During Berkshire Hathaway’s recent annual shareholder’s meeting, Warren Buffett recently declared the economy red hot.

“It’s almost a buying frenzy,” the Berkshire Hathaway Inc. chief executive officer said during the meeting. “People have money in their pocket, and they’re paying higher prices,” he said.

The red hot economy is also good news for SPACs and investors hoping to latch onto the surging economy. So it’s not just consumers with money burning a hole in their pockets, it’s also investors looking to cash in on the good times, and SPACs are the direct beneficiaries of all this.

After a record-breaking 2020, 2021 looks to be even bigger for SPACs. Why?

Because companies are looking to grow their businesses and piggyback on the booming economy turn more and more to SPACs as a quick and viable alternative for raising capital.

How Do They Work?

SPACs involve three principal parties:

  • Deal Makers/Sponsors.
  • Private Companies.
  • Investors.

Dealmakers launch SPACs to publicly sell bundled shares and warrants to the investing public – usually at $10/bundle. The goal of SPACs is to identify a private company for acquisition in an industry the deal makers are familiar with. Then, the private company is acquired through a reverse merger – making it a public company.

SPACs usually have 24 months to identify and complete an acquisition. Investors of the SPAC have a voice in selecting the acquisition company, and if any disapprove of the proposed acquisition, they can sell their shares on the market and keep their warrants.

Through the warrants, investors can retain some upside even if they opt-out of a deal. If the merger is successful, investors who opted out still have the opportunity to enjoy some upside.

The combination of shares and warrants appeal to investors looking to invest in a reasonably safe bet – the biggest risk being the opportunity cost of tying up their investment capital. At the same time, the SPAC identifies and acquires a private target.

Before 2020, SPACs, also known by their more common name, blank-check companies, had a reputation for being vehicles for fraud – used by boiler room operations as part of penny stock pump-and-dump schemes.

In 2020, however, SPACs went mainstream – raising a record amount of capital – with many prominent figures even getting in on the action and launching their own SPACs.

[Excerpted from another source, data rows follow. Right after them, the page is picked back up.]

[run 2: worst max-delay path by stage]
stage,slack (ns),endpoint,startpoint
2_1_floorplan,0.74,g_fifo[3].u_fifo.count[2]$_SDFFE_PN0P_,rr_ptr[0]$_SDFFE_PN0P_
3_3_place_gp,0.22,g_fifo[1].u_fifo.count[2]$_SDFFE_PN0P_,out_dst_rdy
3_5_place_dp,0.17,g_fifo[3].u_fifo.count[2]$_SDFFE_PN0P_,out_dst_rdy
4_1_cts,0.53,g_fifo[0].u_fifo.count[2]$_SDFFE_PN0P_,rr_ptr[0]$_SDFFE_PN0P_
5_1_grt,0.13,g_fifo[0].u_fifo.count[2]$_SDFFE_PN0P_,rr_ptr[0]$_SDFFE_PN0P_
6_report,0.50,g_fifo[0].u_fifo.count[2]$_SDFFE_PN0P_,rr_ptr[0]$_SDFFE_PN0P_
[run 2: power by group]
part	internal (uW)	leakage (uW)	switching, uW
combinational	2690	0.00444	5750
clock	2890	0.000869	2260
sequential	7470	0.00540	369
$ cat src/rtl/watch_pkg.sv
// Shared definitions for the watch time-keeping blocks: bin_time layout,
// field limits and calendar helpers (also used by set mode).
package watch_pkg;

  localparam int TIME_W     = 52;
  localparam int YEAR_W     = 12;
  localparam int FIELD_W    = 8;
  localparam int YEAR_LSB   = 40;
  localparam int MONTH_LSB  = 32;
  localparam int DAY_LSB    = 24;
  localparam int HOUR_LSB   = 16;
  localparam int MINUTE_LSB = 8;
  localparam int SECOND_LSB = 0;

  localparam logic [7:0]  MAX_SECOND = 8'd59;
  localparam logic [7:0]  MAX_MINUTE = 8'd59;
  localparam logic [7:0]  MAX_HOUR   = 8'd23;
  localparam logic [7:0]  MAX_MONTH  = 8'd12;
  localparam logic [11:0] MAX_YEAR   = 12'd4095;

  // Field order matches the bin_time bus, so a cast gives the decoded view.
  typedef struct packed {
    logic [11:0] year;
    logic [7:0]  month;
    logic [7:0]  day;
    logic [7:0]  hour;
    logic [7:0]  minute;
    logic [7:0]  second;
  } watch_time_t;

  function automatic logic is_leap(input logic [11:0] year);
    return ((year[1:0] == 2'b00) && ((year % 12'd100) != 12'd0)) ||
           ((year % 12'd400) == 12'd0);
  endfunction

  function automatic logic [7:0] days_in_month(input logic [7:0] month,
                                               input logic [11:0] year);
    logic [7:0] days;
    case (month)
      8'd4, 8'd6, 8'd9, 8'd11: days = 8'd30;
      8'd2:                    days = is_leap(year) ? 8'd29 : 8'd28;
      default:                 days = 8'd31;
    endcase
    return days;
  endfunction

endpackage

$ cat src/rtl/watch_time_counter_if.sv
// Load/readback bus between set mode (master) and the time counter (slave).
interface watch_time_counter_if;

  logic                        en_time;
  logic [watch_pkg::TIME_W-1:0] bin_time;
  logic [11:0]                 year;
  logic [7:0]                  month;
  logic [7:0]                  day;
  logic [7:0]                  hour;
  logic [7:0]                  minute;
  logic [7:0]                  second;
  logic                        sec_tick;
  logic                        ld_err;

  modport master (
    output en_time, bin_time,
    input  year, month, day, hour, minute, second, sec_tick, ld_err
  );

  modport slave (
    input  en_time, bin_time,
    output year, month, day, hour, minute, second, sec_tick, ld_err
  );

endinterface

$ cat src/rtl/watch_date_inc.sv
// Combinational next-date: advances the calendar date by one day when
// carry_in is set, with month/year rollover, leap years and year 4095->1 wrap.
module watch_date_inc
  import watch_pkg::*;
(
  input  logic [11:0] year_in,
  input  logic [7:0]  month_in,
  input  logic [7:0]  day_in,
  input  logic        carry_in,
  output logic [11:0] year_out,
  output logic [7:0]  month_out,
  output logic [7:0]  day_out
);

  always_comb begin
    year_out  = year_in;
    month_out = month_in;
    day_out   = day_in;
    if (carry_in) begin
      if (day_in >= days_in_month(month_in, year_in)) begin
        day_out = 8'd1;
        if (month_in >= MAX_MONTH) begin
          month_out = 8'd1;
          // Year 0 is not a valid date, so the top year wraps to 1.
          year_out  = (year_in == MAX_YEAR) ? 12'd1 : year_in + 12'd1;
        end else begin
          month_out = month_in + 8'd1;
        end
      end else begin
        day_out = day_in + 8'd1;
      end
    end
  end

endmodule

$ cat src/rtl/watch_time_counter.sv
// Calendar/time-of-day counter: advances one second per clk1sec rising edge
// and accepts validated loads from set mode.
module watch_time_counter
  import watch_pkg::*;
#(
  parameter logic [11:0] RST_YEAR   = 12'd2000,
  parameter logic [7:0]  RST_MONTH  = 8'd1,
  parameter logic [7:0]  RST_DAY    = 8'd1,
  parameter logic [7:0]  RST_HOUR   = 8'd0,
  parameter logic [7:0]  RST_MINUTE = 8'd0,
  parameter logic [7:0]  RST_SECOND = 8'd0
)
(
  input  logic                 clk,
  input  logic                 rst,
  input  logic                 clk1sec,
  watch_time_counter_if.slave  bus
);

  localparam watch_time_t RST_TIME =
    {RST_YEAR, RST_MONTH, RST_DAY, RST_HOUR, RST_MINUTE, RST_SECOND};

  logic        sync1, sync2, sync3;
  logic        tick;
  watch_time_t cur, nxt, ld;
  logic        ld_valid;
  logic        sec_wrap, min_wrap, hour_wrap;
  logic [11:0] inc_year;
  logic [7:0]  inc_month, inc_day;
  logic        sec_tick_q, ld_err_q;

  // clk1sec is asynchronous: two flops to resolve metastability, a third for the edge.
  always_ff @(posedge clk or negedge rst) begin
    if (!rst) begin
      sync1 <= 1'b0;
      sync2 <= 1'b0;
      sync3 <= 1'b0;
    end else begin
      sync1 <= clk1sec;
      sync2 <= sync1;
      sync3 <= sync2;
    end
  end

  assign tick = sync2 & ~sync3;

  assign sec_wrap  = (cur.second >= MAX_SECOND);
  assign min_wrap  = sec_wrap && (cur.minute >= MAX_MINUTE);
  assign hour_wrap = min_wrap && (cur.hour >= MAX_HOUR);

  watch_date_inc u_date_inc (
    .year_in   (cur.year),
    .month_in  (cur.month),
    .day_in    (cur.day),
    .carry_in  (hour_wrap),
    .year_out  (inc_year),
    .month_out (inc_month),
    .day_out   (inc_day)
  );

  always_comb begin
    nxt        = cur;
    nxt.second = sec_wrap ? 8'd0 : cur.second + 8'd1;
    if (sec_wrap) nxt.minute = min_wrap ? 8'd0 : cur.minute + 8'd1;
    if (min_wrap) nxt.hour = hour_wrap ? 8'd0 : cur.hour + 8'd1;
    nxt.year  = inc_year;
    nxt.month = inc_month;
    nxt.day   = inc_day;
  end

  assign ld = watch_time_t'(bus.bin_time);

  // Day limit is taken from the loaded month/year, not the current one.
  assign ld_valid = (ld.year != 12'd0) &&
                    (ld.month >= 8'd1) && (ld.month <= MAX_MONTH) &&
                    (ld.day >= 8'd1) && (ld.day <= days_in_month(ld.month, ld.year)) &&
                    (ld.hour <= MAX_HOUR) &&
                    (ld.minute <= MAX_MINUTE) &&
                    (ld.second <= MAX_SECOND);

  // A load strobe, accepted or not, swallows any coincident tick.
  always_ff @(posedge clk or negedge rst) begin
    if (!rst) begin
      cur        <= RST_TIME;
      sec_tick_q <= 1'b0;
      ld_err_q   <= 1'b0;
    end else begin
      sec_tick_q <= 1'b0;
      ld_err_q   <= 1'b0;
      if (bus.en_time) begin
        if (ld_valid) cur <= ld;
        else          ld_err_q <= 1'b1;
      end else if (tick) begin
        cur        <= nxt;
        sec_tick_q <= 1'b1;
      end
    end
  end

  assign bus.year     = cur.year;
  assign bus.month    = cur.month;
  assign bus.day      = cur.day;
  assign bus.hour     = cur.hour;
  assign bus.minute   = cur.minute;
  assign bus.second   = cur.second;
  assign bus.sec_tick = sec_tick_q;
  assign bus.ld_err   = ld_err_q;

endmodule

Prominent public figures Paul Ryan, the former speaker of the House of Representatives, and Gary Cohn, the former director of the National Economic Council, each launched their own SPACs. In addition, hedge-fund manager Bill Ackman raised a $4 billion SPAC, the largest ever.

The Companies that are using SPACs to go public are no longer obscure – with many already well-known brands. Last April, Draft Kings used a SPAC structure to go public – directly on the heels of Virgin Galactic, which went public in late 2019. Both have seen positive returns since.

Why Are SPACs Hot With Investors Now?

SPACs are hot with investors because they offer investors the prospect of above-market returns with some downside protection. The appeal of SPACs is the direct result of pandemic-fueled volatility in the markets that has stalled the traditional IPO market. At the same time, low interest rates and trillions of dollars in newly-printed money have lowered treasury yields.

As a result, SPACs have filled a niche for investors looking for the upside of IPOs with the downside protection of treasuries, thanks to the right of redemption.

For SPACs, there is no shortage of private acquisition targets with venture capital and private equity funds that have pumped money into private companies looking for an exit without an IPO. SPACs offer these private equity and venture-backed companies a streamlined path for going public without the cost and time of going public on their own.

SPACs are trending and benefiting from a perfect storm of a surging economy, volatile equity market, and low-yield treasuries – pushing investors to an asset with the potential for above-market returns with downside protection.

The timing is right for SPACs for all involved – deal makers, private companies, and investors.